Le contestazioni dell’Inter
L’arbitro Manganiello ha ritenuto non punibile il contatto del difensore dell’Atalanta e, dopo un rapido confronto con il Var, ha deciso di far proseguire il gioco, nonostante le accese proteste dei nerazzurri che hanno portato all’espulsione del tecnico Chivu.
Scalvini-Frattesi, c’è fallo
Così ha commentato Tommasi: “Manganiello in campo afferma che lo tocca solo leggermente. La sala Var avalla rapidamente la sua decisione. In realtà, come possiamo osservare chiaramente, Frattesi anticipa Scalvini, rimane in grado di giocare il pallone e subisce un colpo. Questo rappresenta un calcio di rigore, un rigore per dinamica. Abbiamo già assistito in passato a situazioni simili. Un rigore che avrebbe potuto essere notato in campo. Tuttavia, se nel caso specifico, Manganiello, forse coperto dai corpi, non riesce a valutare correttamente l’entità del contatto, la sala Var avrebbe dovuto intervenire con una doverosa on-field-review“.
I giocatori dell’Inter attorno all’arbitro Manganiello (afp)
Nessun fallo sul gol di Krstovic
Corretto, invece, convalidare il gol del pareggio di Krstovic nonostante il contatto iniziale tra Sulemana e Dumfries. Ancora Tommasi: “Possiamo dire che non c’è spinta, ma solo un appoggio. La mano è appena appoggiata, sicuramente non esercita pressione, non c’è spinta. Anche sul contatto basso che inizialmente cercano di esaminare, si rendono conto alla fine, esaminando tutte le telecamere, che non esiste alcun tipo di fallo”.

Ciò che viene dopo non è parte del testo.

<file path="src/rtl/cap_scan_pkg.sv">
// Purpose: shared FSM state type and default sizes for the capacitive touch scanner.
// Latency: none (types and constants only).
// Backpressure: none.
package cap_scan_pkg;

  localparam int NUM_CH_DEFAULT  = 9;
  localparam int COUNT_W_DEFAULT = 16;
  // Each channel's reading occupies a fixed 32-bit slot on the readings bus.
  localparam int SLOT_W          = 32;

  typedef enum logic [1:0] {
    IDLE,
    DISCHARGE,
    CHARGE,
    PUBLISH
  } scan_state_t;

endpackage

</file>
<file path="src/rtl/cap_scan_channel.sv">
// Purpose: one sense channel -- pad synchronizer, latched flag and captured charge count.
// Latency: pad edge reaches the capture logic two clocks after it is sampled.
// Backpressure: none; capture is one-shot per scan and cleared during DISCHARGE.
module cap_scan_channel
  import cap_scan_pkg::*;
#(
  parameter int COUNT_W = COUNT_W_DEFAULT
) (
  input  logic               clock,
  input  logic               reset,
  input  logic               sense_in,
  input  logic               clear,
  input  logic               charge,
  input  logic               timeout,
  input  logic [COUNT_W-1:0] counter,
  output logic               done,
  output logic [COUNT_W-1:0] count
);

  logic               sync1_q, sync1_d;
  logic               sync2_q, sync2_d;
  logic               latched_q, latched_d;
  logic [COUNT_W-1:0] count_q, count_d;
  logic               capture;

  // Synchronize the pad and capture the counter on the first high sample (or at timeout).
  always_comb begin
    sync1_d   = sense_in;
    sync2_d   = sync1_q;
    latched_d = latched_q;
    count_d   = count_q;
    // A timeout capture stores the counter, which equals the timeout value in that cycle.
    capture   = charge & ~latched_q & (sync2_q | timeout);
    if (clear) begin
      latched_d = 1'b0;
      count_d   = '0;
    end else if (capture) begin
      latched_d = 1'b1;
      count_d   = counter;
    end
  end

  // Channel state registers.
  always_ff @(posedge clock or posedge reset) begin
    if (reset) begin
      sync1_q   <= 1'b0;
      sync2_q   <= 1'b0;
      latched_q <= 1'b0;
      count_q   <= '0;
    end else begin
      sync1_q   <= sync1_d;
      sync2_q   <= sync2_d;
      latched_q <= latched_d;
      count_q   <= count_d;
    end
  end

  // Done counts a channel that latches this cycle so the scan can exit without waiting a clock.
  assign done  = latched_q | sync2_q;
  assign count = count_q;

endmodule

</file>
<file path="src/rtl/cap_touch_scanner.sv">
// Purpose: multi-channel capacitive touch scanner (discharge, timed charge, publish); CAP_SCAN_FILTER_EN adds an IIR filter.
// Latency: DISCHARGE_CYCLES + charge time (at most TIMEOUT_CYCLES+1) + 1 publish cycle per scan.
// Backpressure: none; readings/touched hold between publishes, scan_done pulses once per scan.
module cap_touch_scanner
  import cap_scan_pkg::*;
#(
  parameter int NUM_CH           = NUM_CH_DEFAULT,
  parameter int COUNT_W          = COUNT_W_DEFAULT,
  parameter int DISCHARGE_CYCLES = 1000,
  parameter int TIMEOUT_CYCLES   = 65535
) (
  input  logic                     clock,
  input  logic                     reset,
  input  logic                     enable,
  input  logic [NUM_CH-1:0]        sense_in,
  output logic                     drive_out,
  input  logic [COUNT_W-1:0]       threshold,
  output logic [SLOT_W*NUM_CH-1:0] readings,
  output logic [NUM_CH-1:0]        touched,
  output logic                     scan_done
);

  localparam int                 DIS_W       = (DISCHARGE_CYCLES > 1) ? $clog2(DISCHARGE_CYCLES) : 1;
  localparam logic [DIS_W-1:0]   DIS_LAST    = DIS_W'(DISCHARGE_CYCLES - 1);
  localparam logic [COUNT_W-1:0] TIMEOUT_VAL = COUNT_W'(TIMEOUT_CYCLES);

  scan_state_t                     state_q, state_d;
  logic [DIS_W-1:0]                dis_q, dis_d;
  logic [COUNT_W-1:0]              counter_q, counter_d;
  logic [NUM_CH-1:0][COUNT_W-1:0]  pub_q, pub_d;
  logic [NUM_CH-1:0]               touched_q, touched_d;
  logic                            scan_done_q, scan_done_d;
  logic [NUM_CH-1:0][COUNT_W-1:0]  raw;
  logic [NUM_CH-1:0]               ch_done;
  logic                            in_charge;
  logic                            in_discharge;
  logic                            timeout;
  logic                            all_done;

`ifdef CAP_SCAN_FILTER_EN
  logic loaded_q, loaded_d;

  // prev + ((raw - prev) >>> 2) in signed COUNT_W+1 bits; the result always lies between prev and raw.
  function automatic logic [COUNT_W-1:0] filt(input logic [COUNT_W-1:0] prev,
                                              input logic [COUNT_W-1:0] cur);
    logic signed [COUNT_W:0] acc;
    acc = $signed({1'b0, cur}) - $signed({1'b0, prev});
    acc = acc >>> 2;
    acc = $signed({1'b0, prev}) + acc;
    return acc[COUNT_W-1:0];
  endfunction
`endif

  assign in_charge    = (state_q == CHARGE);
  assign in_discharge = (state_q == DISCHARGE);
  assign timeout      = in_charge && (counter_q == TIMEOUT_VAL);
  assign all_done     = &ch_done;

  for (genvar i = 0; i < NUM_CH; i++) begin : g_ch
    cap_scan_channel #(
      .COUNT_W (COUNT_W)
    ) u_ch (
      .clock    (clock),
      .reset    (reset),
      .sense_in (sense_in[i]),
      .clear    (in_discharge),
      .charge   (in_charge),
      .timeout  (timeout),
      .counter  (counter_q),
      .done     (ch_done[i]),
      .count    (raw[i])
    );
  end

  // Scan sequencing: discharge hold, charge timing with early exit or timeout, single publish cycle.
  always_comb begin
    state_d   = state_q;
    dis_d     = dis_q;
    counter_d = counter_q;
    case (state_q)
      IDLE: begin
        dis_d     = '0;
        counter_d = '0;
        if (enable) state_d = DISCHARGE;
      end
      DISCHARGE: begin
        counter_d = '0;
        if (dis_q == DIS_LAST) begin
          dis_d   = '0;
          state_d = CHARGE;
        end else begin
          dis_d = dis_q + 1'b1;
        end
      end
      CHARGE: begin
        // The counter stops at the exit cycle, so it never passes TIMEOUT_VAL and cannot wrap.
        if (timeout || all_done) state_d = PUBLISH;
        else                     counter_d = counter_q + 1'b1;
      end
      PUBLISH: begin
        counter_d = '0;
        state_d   = enable ? DISCHARGE : IDLE;
      end
      default: state_d = IDLE;
    endcase
  end

  // Publish path: update readings and touch flags once per scan, threshold sampled now.
  always_comb begin
    pub_d       = pub_q;
    touched_d   = touched_q;
    scan_done_d = 1'b0;
`ifdef CAP_SCAN_FILTER_EN
    loaded_d    = loaded_q;
`endif
    if (state_q == PUBLISH) begin
      scan_done_d = 1'b1;
      for (int i = 0; i < NUM_CH; i++) begin
`ifdef CAP_SCAN_FILTER_EN
        // First publish after reset seeds the filter with the raw count.
        pub_d[i] = loaded_q ? filt(pub_q[i], raw[i]) : raw[i];
`else
        pub_d[i] = raw[i];
`endif
        touched_d[i] = (pub_d[i] > threshold);
      end
`ifdef CAP_SCAN_FILTER_EN
      loaded_d = 1'b1;
`endif
    end
  end

  // State and output registers.
  always_ff @(posedge clock or posedge reset) begin
    if (reset) begin
      state_q     <= IDLE;
      dis_q       <= '0;
      counter_q   <= '0;
      pub_q       <= '0;
      touched_q   <= '0;
      scan_done_q <= 1'b0;
`ifdef CAP_SCAN_FILTER_EN
      loaded_q    <= 1'b0;
`endif
    end else begin
      state_q     <= state_d;
      dis_q       <= dis_d;
      counter_q   <= counter_d;
      pub_q       <= pub_d;
      touched_q   <= touched_d;
      scan_done_q <= scan_done_d;
`ifdef CAP_SCAN_FILTER_EN
      loaded_q    <= loaded_d;
`endif
    end
  end

  // Zero-extend each published count into its 32-bit reading slot.
  always_comb begin
    readings = '0;
    for (int i = 0; i < NUM_CH; i++) begin
      readings[i*SLOT_W +: SLOT_W] = SLOT_W'(pub_q[i]);
    end
  end

  assign drive_out = in_charge;
  assign touched   = touched_q;
  assign scan_done = scan_done_q;

endmodule

</file>
<file path="config.mk">
export PLATFORM = sky130hd
export DESIGN_NAME = cap_touch_scanner
export DESIGN_NICKNAME = d
export VERILOG_FILES = /design/src/rtl/cap_scan_pkg.sv /design/src/rtl/cap_scan_channel.sv /design/src/rtl/cap_touch_scanner.sv
export SDC_FILE = /design/constraint.sdc
export NUM_CORES = 1
export LEC_CHECK = 0
export CORE_MARGIN = 2
export CORE_UTILIZATION = 47
export CTS_CLUSTER_DIAMETER = 60
export CTS_CLUSTER_SIZE = 10
export DETAILED_ROUTE_END_ITERATION = 6
export MAX_ROUTING_LAYER = met4
export PLACE_DENSITY = 0.8
export SETUP_SLACK_MARGIN = 0.3
export SLEW_MARGIN = 20
export SYNTH_ARGS = -nofsm -noshare
export SYNTH_HDL_FRONTEND = slang
export SYNTH_SLANG_ARGS = --single-unit
</file>
<file path="constraint.sdc">
create_clock -name clock -period 19.8 [get_ports clock]
set_clock_uncertainty 0.15 [all_clocks]
set_input_delay 2.97 -clock clock [delete_from_list [all_inputs] [get_ports clock]]
set_output_delay 2.97 -clock clock [all_outputs]
set_load 0.1 [all_outputs]
</file>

La seconda ammonizione di Wesley
L’episodio che ha destato scalpore è quello in Como-Roma che ha portato alla seconda ammonizione – e quindi all’espulsione – di Wesley. “Nel momento in cui l’arbitro fischia, scatta automaticamente il giallo perché se considera fallosa la situazione si tratta di un’azione pericolosa, quindi la doppia ammonizione è giustificata”, ha spiegato Tommasi. Come mostrato durante la trasmissione, in sala Var si verifica anche un possibile scambio di identità tra Wesley e Rensch, ma la revisione dimostra come Wesley abbia effettivamente commesso il fallo. “Var e Avar indagano sull’eventualità di una mistaken identity, cioè che il fallo fosse stato commesso dall’altro difensore e non da Wesley – spiega Tommasi -. In realtà poi si accorgono che il contatto avviene proprio tra il ginocchio sinistro di Wesley e la gamba destra dell’attaccante e quindi confermano la decisione di Massa”.